2008年08月13日

インパクトボックス減勢工 5


今回は、土木設計の話を書きます。

数年前に、インパクトボックス減勢工(衝撃型減勢工)の設計をしました。

まず、インパクトボックス減勢工については、土木学会で発行している古い「水理公式集」にでています。

結論から言うと、

・H11版では、削除されている
・S60版では、さわり程度
・S46版では、ある程度

S46版およびS60年版には、「流量10m3/s、流速10m/s程度に有効である」と書かれています。

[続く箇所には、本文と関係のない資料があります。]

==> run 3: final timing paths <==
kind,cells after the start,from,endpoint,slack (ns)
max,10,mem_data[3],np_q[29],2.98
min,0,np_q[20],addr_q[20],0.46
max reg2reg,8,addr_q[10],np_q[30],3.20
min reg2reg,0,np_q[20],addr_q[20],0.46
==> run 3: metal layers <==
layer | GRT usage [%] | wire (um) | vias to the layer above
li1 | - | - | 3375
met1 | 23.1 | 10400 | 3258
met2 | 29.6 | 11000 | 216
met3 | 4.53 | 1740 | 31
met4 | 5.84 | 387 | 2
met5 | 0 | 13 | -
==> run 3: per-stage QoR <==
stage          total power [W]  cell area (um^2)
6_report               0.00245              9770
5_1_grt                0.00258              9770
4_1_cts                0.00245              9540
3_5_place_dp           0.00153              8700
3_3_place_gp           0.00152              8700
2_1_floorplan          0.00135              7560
Context: an optimization exercise on an open-source flow, tuned for small area, a short achievable clock period and few clock cycles. The choices shown serve that exercise and are no tape-out recipe. In this exercise RTL edits were held to simulation tests only and were not proved equivalent to the original.

## doublecrack
module doublecrack #(
    parameter int         KEY_W = 24,
    parameter logic [7:0] PT_LO = 8'h20,
    parameter logic [7:0] PT_HI = 8'h7E
) (
    input  logic             clk,
    input  logic             rst_n,
    input  logic             en,
    input  logic [KEY_W-1:0] key_start,
    output logic             rdy,
    output logic [KEY_W-1:0] key,
    output logic             key_valid,
    output logic [7:0]       ct_addr,
    input  logic [7:0]       ct_rddata
);
    typedef enum logic [3:0] {
        S_RST, S_IDLE, S_INIT, S_KSA, S_P1, S_P2, S_P3, S_PD, S_C2, S_C3, S_C4, S_C5
    } state_t;
    state_t           r_state;
    logic             r_rdy, r_kv;
    logic [KEY_W-1:0] r_k, r_kn, r_key;
    logic [7:0]       r_q [256];
    logic [7:0]       r_a, r_b;    
    logic [7:0]       r_base;      
    logic [23:0]      r_kr;        
    logic [7:0]       r_kc1, r_kc2, r_kc3;    
    logic             r_fa0, r_fa1, r_fa2, r_fa3, r_fb0, r_fb2, r_fb3, r_fab;   
    logic [7:0]       r_addr, r_len, r_c, r_z, r_ct, r_h, r_w, r_j;
    logic             r_zp, r_hp, r_wp;     
    logic             r_last;
    logic [7:0]       r_m1, r_m2, r_vb, r_vq;
    logic             r_p1, r_p2, r_s0, r_s1a, r_s1b;
    logic [7:0]       w_v254, w_v255, w_h, w_w;
    logic             w_ds, w_wa, w_load, w_bad, w_acc, w_rej, w_last, w_kend;
    logic [7:0]       w_busa, w_busb, w_pt;
  ...
==> flow/config.mk <==
export PLATFORM = sky130hd
export DESIGN_NAME = doublecrack
export DESIGN_NICKNAME = doublecrack
export VERILOG_FILES = /design/flow/design.v
export SDC_FILE = /design/flow/constraint.sdc
export NUM_CORES = 4
export LEC_CHECK = 0
export CAP_MARGIN = 20
export CELL_PAD_IN_SITES_DETAIL_PLACEMENT = 1
export CELL_PAD_IN_SITES_GLOBAL_PLACEMENT = 2
export CORE_MARGIN = 2
export CORE_UTILIZATION = 25
export CTS_CLUSTER_DIAMETER = 100
export CTS_CLUSTER_SIZE = 30
export MIN_ROUTING_LAYER = met2
export PLACE_DENSITY = 0.4
export SETUP_SLACK_MARGIN = 5
export SLEW_MARGIN = 20
export SYNTH_HIERARCHICAL = 1
export SYNTH_MEMORY_MAX_BITS = 8192
export SYNTH_MINIMUM_KEEP_SIZE = 0
==> flow/constraint.sdc <==
create_clock -name core_clock -period 10.0 [get_ports {clk}]
set_input_delay 2.0000 -clock core_clock [delete_from_list [all_inputs] [get_ports {clk}]]
set_output_delay 2.0000 -clock core_clock [all_outputs]
set_load 0.01 [all_outputs]
standard.sh (not shown) runs the stock make flow with config.mk's settings and CLKGATE_MAP_FILE= SYNTH_SCRIPT=/design/flow/synth_recipe.tcl, a recipe that flattens the netlist after the stock synthesis.
==> flow/flow/run.sh <==
#!/bin/bash
# The standard layout, with timing repair aimed at a shorter period than its default
# margin allows; each tool's log stays under orfs/logs, make's output in standard.log.
set -euo pipefail
bash standard.sh SETUP_SLACK_MARGIN=5.8 finish > standard.log 2>&1
The baseline aborted during 5_1_grt.
Testbench counts at the start, summed over its fixed seeds: cycles 220,485.
Source: an optimization exercise on an open RTL-to-GDS flow (aim: small area, a short achievable clock period and few clock cycles per item). Production flows keep margins and buffers that such runs may drop. In this exercise RTL edits were held to simulation tests only and were not proved equivalent to the original.

## run.sh

```bash
#!/bin/bash
# synth_recipe.tcl (not shown) runs the flow's synth.tcl, then flattens the netlist and writes it again
# the make line also repeats each setting of config.mk as NAME=value (left out here)
make -C /OpenROAD-flow-scripts/flow DESIGN_CONFIG=/design/flow/config.mk WORK_HOME=/design/flow/orfs CLKGATE_MAP_FILE= SYNTH_SCRIPT=/design/flow/synth_recipe.tcl finish
```

## config.mk

```make
export PLATFORM = sky130hd
export DESIGN_NAME = radix_digit_converter_core
export DESIGN_NICKNAME = radix_digit_converter_core
export VERILOG_FILES = /design/flow/design.v
export SDC_FILE = /design/flow/constraint.sdc
export NUM_CORES = 4
export LEC_CHECK = 0
export CAP_MARGIN = 20
export CORE_MARGIN = 2
export CORE_UTILIZATION = 40
export SLEW_MARGIN = 20
```

## constraint.sdc

```tcl
create_clock -name core_clock -period 9.0 [get_ports {clk_i}]
set_input_delay 1.8000 -clock core_clock [delete_from_list [all_inputs] [get_ports {clk_i}]]
set_output_delay 1.8000 -clock core_clock [all_outputs]
set_load 0.01 [all_outputs]
```
Source: an optimization exercise on an open RTL-to-GDS flow (aim: a short achievable clock period and few clock cycles). Production flows keep margins and buffers that such runs may drop.
Where RTL was checked, it was by simulation tests only, not by an equivalence proof against the original.
Function not checked in runs 1 to 5 and 7: the RTL went through the layout flow alone.
Power and IR drop assume default switching activity.

===== design/flow/config.mk =====
export PLATFORM = sky130hd
export DESIGN_NAME = lc3b_pipeline
export DESIGN_NICKNAME = lc3b_pipeline
export VERILOG_FILES = /design/flow/design.v
export SDC_FILE = /design/flow/constraint.sdc
export NUM_CORES = 4
export LEC_CHECK = 0
export ABC_CLOCK_PERIOD_IN_PS = 2000
export CAP_MARGIN = 20
export CORE_MARGIN = 2
export CORE_UTILIZATION = 40
export SETUP_SLACK_MARGIN = 2.5
export SLEW_MARGIN = 20

===== design/flow/constraint.sdc =====
create_clock -name core_clock -period 4.5 [get_ports {clk}]
set_input_delay 0.9000 -clock core_clock [delete_from_list [all_inputs] [get_ports {clk}]]
set_output_delay 0.9000 -clock core_clock [all_outputs]
set_load 0.01 [all_outputs]

===== design/flow/design.v =====
package lc3b_pkg;
    typedef logic [15:0] lc3b_word;
    typedef logic [2:0] lc3b_reg;
    typedef logic [1:0] lc3b_mem_wmask;
    typedef logic [2:0] lc3b_nzp;
    typedef enum logic [3:0] {
        op_br  = 4'b0000,
        op_add = 4'b0001,
        op_ldb = 4'b0010,
        op_stb = 4'b0011,
        op_and = 4'b0101,
        op_ldr = 4'b0110,
        op_str = 4'b0111,
        op_not = 4'b1001
    } lc3b_opcode;
    typedef enum logic [1:0] {
        alu_add,
        alu_and,
        alu_not,
        alu_pass
    } lc3b_aluop;
endpackage
module lc3b_pipeline
#(
    parameter logic [15:0] RESET_PC = 16'h0000
)
(
    input  logic        clk,
    input  logic        rst,
    output logic        imem_read,
    output logic [15:0] imem_address,
    input  logic        imem_resp,
    input  logic [15:0] imem_rdata,
    output logic        dmem_read,
    output logic        dmem_write,
    output logic [15:0] dmem_address,
    output logic [15:0] dmem_wdata,
    output logic [1:0]  dmem_byte_enable,
    input  logic        dmem_resp,
    input  logic [15:0] dmem_rdata
);
    function automatic logic [15:0] ks_add(input logic [15:0] a, input logic [15:0] b);
        logic [15:0] g, p, t;
        g = a & b;
        p = a ^ b;
        t = p;
        for (int d = 1; d < 16; d = d * 2)
        begin
            for (int i = 15; i >= d; i--)
            begin
                g[i] = g[i] | (p[i] & g[i-d]);
                p[i] = p[i] & p[i-d];
            end
        end
        ks_add = t ^ {g[14:0], 1'b0};
    endfunction
    function automatic logic sum_zero(input logic [15:0] a, input logic [15:0] b);
        logic [15:0] t, c;
        t = a ^ b;
        c = {a[14:0] | b[14:0], 1'b0};
        sum_zero = ~|(t ^ c);
    endfunction
    function automatic logic [2:0] flags(input logic [15:0] v);
        flags = v[15] ? 3'b100 : (v == 16'h0000) ? 3'b010 : 3'b001;
    endfunction
    logic [15:0] pc_f;
    logic        ird;
    logic        d_v;
    logic [15:0] d_ir;
    logic [15:0] d_pcn;
    logic [15:0] d_tgt;
    logic [15:0] d_imm;
    logic        d_add, d_and, d_not, d_ld, d_st, d_byte, d_br, d_wen, d_use1, d_use2, d_pred;
    logic        e_v;
    logic        e_add, e_and, e_not;
    logic [15:0] e_a, e_b, e_sd;
    logic        e_fa, e_fb, e_fsd, e_lu;
    logic        e_wen, e_load, e_store, e_byte, e_br, e_pred;
    logic [2:0]  e_dest;
    logic [2:0]  e_nzp;
    logic [15:0] e_alt;
    logic        m_wen, m_load, m_store, m_byte, m_z;
    logic [2:0]  m_dest;
    logic [15:0] m_res;
    logic [15:0] m_addr;
    logic [15:0] m_wdata;
    logic [1:0]  m_be;
    logic [15:0] rf [8];
    logic [2:0]  cc;
    logic        stall_m;
    logic [15:0] ld_data;
    logic [15:0] m_val;
    assign dmem_read        = m_load;
    assign dmem_write       = m_store;
    assign dmem_address     = m_addr;
    assign dmem_wdata       = m_wdata;
    assign dmem_byte_enable = m_be;
    assign stall_m = (m_load | m_store) & ~dmem_resp;
    assign ld_data = !m_byte ? dmem_rdata :
                     m_res[0] ? {8'h00, dmem_rdata[15:8]} : {8'h00, dmem_rdata[7:0]};
    assign m_val   = m_load ? ld_data : m_res;
    logic [15:0] op_a, op_b, sum, alu, sd;
    logic        z_e;
    logic [2:0]  cc_e;
    logic        taken_e, e_redirect, e_hold, e_take;
    assign op_a = e_fa ? m_res : e_a;
    assign op_b = e_fb ? m_res : e_b;
    assign sum  = ks_add(op_a, op_b);
    assign alu  = ({16{e_add}} & sum) | ({16{e_and}} & (op_a & op_b)) | ({16{e_not}} & ~op_a);
    assign z_e  = (e_add & sum_zero(op_a, op_b)) | (e_and & ~|(op_a & op_b)) | (e_not & (&op_a));
    assign sd   = e_fsd ? m_val : e_sd;
    assign cc_e       = m_wen ? {m_res[15], m_z, ~m_res[15] & ~m_z} : cc;
    assign taken_e    = |(e_nzp & cc_e);
    assign e_redirect = e_v & e_br & ~e_lu & (taken_e ^ e_pred);
    assign e_hold = stall_m | e_lu;
    assign e_take = ~e_hold;
    logic [2:0]  s1, s2, s3, dd;
    logic [15:0] r1, r2, r3;
    logic        d_go, d_free;
    assign s1 = d_ir[8:6];
    assign s2 = d_ir[2:0];
    assign s3 = d_ir[11:9];
    assign dd = d_ir[11:9];
    assign r1 = (m_wen && m_dest == s1) ? m_val : rf[s1];
    assign r2 = (m_wen && m_dest == s2) ? m_val : rf[s2];
    assign r3 = (m_wen && m_dest == s3) ? m_val : rf[s3];
    assign d_go   = d_v & e_take;
    assign d_free = ~d_v | e_take;
    logic [3:0]  f_op;
    logic [15:0] pcn_f, tgt_f;
    logic        pred_f, f_take;
    assign imem_read    = ird;
    assign imem_address = pc_f;
    assign f_op         = imem_rdata[15:12];
    assign pcn_f        = pc_f + 16'd2;
    assign tgt_f        = ks_add(pcn_f, {{6{imem_rdata[8]}}, imem_rdata[8:0], 1'b0});
    assign pred_f       = (f_op == 4'b0000) & (imem_rdata[11:9] != 3'b000) &
                          (imem_rdata[8] | (imem_rdata[11:9] == 3'b111));
    assign f_take       = imem_resp & d_free & ~e_redirect;
    always_ff @(posedge clk)
    begin
        if (rst)
        begin
            pc_f <= RESET_PC;
            d_v  <= 1'b0;
        end
        else
        begin
            if (e_redirect)
                pc_f <= e_alt;
            else if (f_take)
                pc_f <= pred_f ? tgt_f : pcn_f;
            if (d_free | e_redirect)
                d_v <= f_take;
        end
    end
    always_ff @(posedge clk)
    begin
        ird <= ~rst;
    end
    always_ff @(posedge clk)
    begin
        if (d_free)
        begin
            d_ir   <= imem_rdata;
            d_pcn  <= pcn_f;
            d_tgt  <= tgt_f;
            d_pred <= pred_f;
            d_add  <= (f_op == 4'b0001) | (f_op == 4'b0110) | (f_op == 4'b0010) |
                      (f_op == 4'b0111) | (f_op == 4'b0011);
            d_and  <= (f_op == 4'b0101);
            d_not  <= (f_op == 4'b1001);
            d_ld   <= (f_op == 4'b0110) | (f_op == 4'b0010);
            d_st   <= (f_op == 4'b0111) | (f_op == 4'b0011);
            d_byte <= (f_op == 4'b0010) | (f_op == 4'b0011);
            d_br   <= (f_op == 4'b0000);
            d_wen  <= (f_op == 4'b0001) | (f_op == 4'b0101) | (f_op == 4'b1001) |
                      (f_op == 4'b0110) | (f_op == 4'b0010);
            d_use1 <= (f_op == 4'b0001) | (f_op == 4'b0101) | (f_op == 4'b1001) |
                      (f_op == 4'b0110) | (f_op == 4'b0010) | (f_op == 4'b0111) | (f_op == 4'b0011);
            d_use2 <= ((f_op == 4'b0001) | (f_op == 4'b0101)) & ~imem_rdata[5];
            if ((f_op == 4'b0001) | (f_op == 4'b0101))
                d_imm <= {{11{imem_rdata[4]}}, imem_rdata[4:0]};
            else if ((f_op == 4'b0110) | (f_op == 4'b0111))
                d_imm <= {{9{imem_rdata[5]}}, imem_rdata[5:0], 1'b0};
            else
                d_imm <= {{10{imem_rdata[5]}}, imem_rdata[5:0]};
        end
    end
    always_ff @(posedge clk)
    begin
        if (rst)
        begin
            e_v     <= 1'b0;
            e_wen   <= 1'b0;
            e_load  <= 1'b0;
            e_store <= 1'b0;
            e_br    <= 1'b0;
            e_lu    <= 1'b0;
        end
        else if (e_take)
        begin
            if (d_v & ~e_redirect)
            begin
                e_v     <= 1'b1;
                e_wen   <= d_wen;
                e_load  <= d_ld;
                e_store <= d_st;
                e_br    <= d_br;
                e_lu    <= e_v & e_load &
                           ((d_use1 & (e_dest == s1)) | (d_use2 & (e_dest == s2)) | d_br);
            end
            else
            begin
                e_v     <= 1'b0;
                e_wen   <= 1'b0;
                e_load  <= 1'b0;
                e_store <= 1'b0;
                e_br    <= 1'b0;
                e_lu    <= 1'b0;
            end
        end
        else if (!stall_m)
        begin
            e_lu <= 1'b0;
        end
    end
    always_ff @(posedge clk)
    begin
        if (e_take)
        begin
            e_add  <= d_add;
            e_and  <= d_and;
            e_not  <= d_not;
            e_a    <= r1;
            e_b    <= d_use2 ? r2 : d_imm;
            e_sd   <= r3;
            e_fa   <= e_wen & (e_dest == s1);
            e_fb   <= d_use2 & e_wen & (e_dest == s2);
            e_fsd  <= e_wen & (e_dest == s3);
            e_byte <= d_byte;
            e_dest <= dd;
            e_nzp  <= d_ir[11:9];
            e_pred <= d_pred;
            e_alt  <= d_pred ? d_pcn : d_tgt;
        end
        else if (!stall_m)
        begin
            if (e_fa)  e_a  <= m_val;
            if (e_fb)  e_b  <= m_val;
            if (e_fsd) e_sd <= m_val;
            e_fa  <= 1'b0;
            e_fb  <= 1'b0;
            e_fsd <= 1'b0;
        end
    end
    always_ff @(posedge clk)
    begin
        if (rst)
        begin
            m_wen   <= 1'b0;
            m_load  <= 1'b0;
            m_store <= 1'b0;
        end
        else if (!stall_m)
        begin
            m_wen   <= e_wen & ~e_lu;
            m_load  <= e_load & ~e_lu;
            m_store <= e_store & ~e_lu;
        end
    end
    always_ff @(posedge clk)
    begin
        if (!stall_m)
        begin
            m_byte  <= e_byte;
            m_dest  <= e_dest;
            m_res   <= alu;
            m_z     <= z_e;
            m_wdata <= e_byte ? {sd[7:0], sd[7:0]} : sd;
            m_be    <= e_byte ? ((op_a[0] ^ op_b[0]) ? 2'b10 : 2'b01) : 2'b11;
        end
        if (!stall_m & (e_load | e_store))
            m_addr <= alu;
    end
    always_ff @(posedge clk)
    begin
        if (rst)
        begin
            for (int i = 0; i < 8; i++)
                rf[i] <= 16'h0000;
            cc <= 3'b000;
        end
        else if (m_wen)
        begin
            rf[m_dest] <= m_val;
            cc         <= m_load ? flags(ld_data) : {m_res[15], m_z, ~m_res[15] & ~m_z};
        end
    end
endmodule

私の設計した水理諸元は、「流量0.40m3/s、流速1.90m/s」です。

随分、水理諸元に開きがありますが、非常に上手く減勢されています。

それは、形状を決めるときに他の失敗例や成功例を探し出し(見つけるのに苦労しました)、設計にスパイスを加えたのです。

インパクトボックスは、劣化(消耗)する部分がわかってるので、設計段階からそれを見込めば、維持管理・維持費面で非常に有効な工法だと思います。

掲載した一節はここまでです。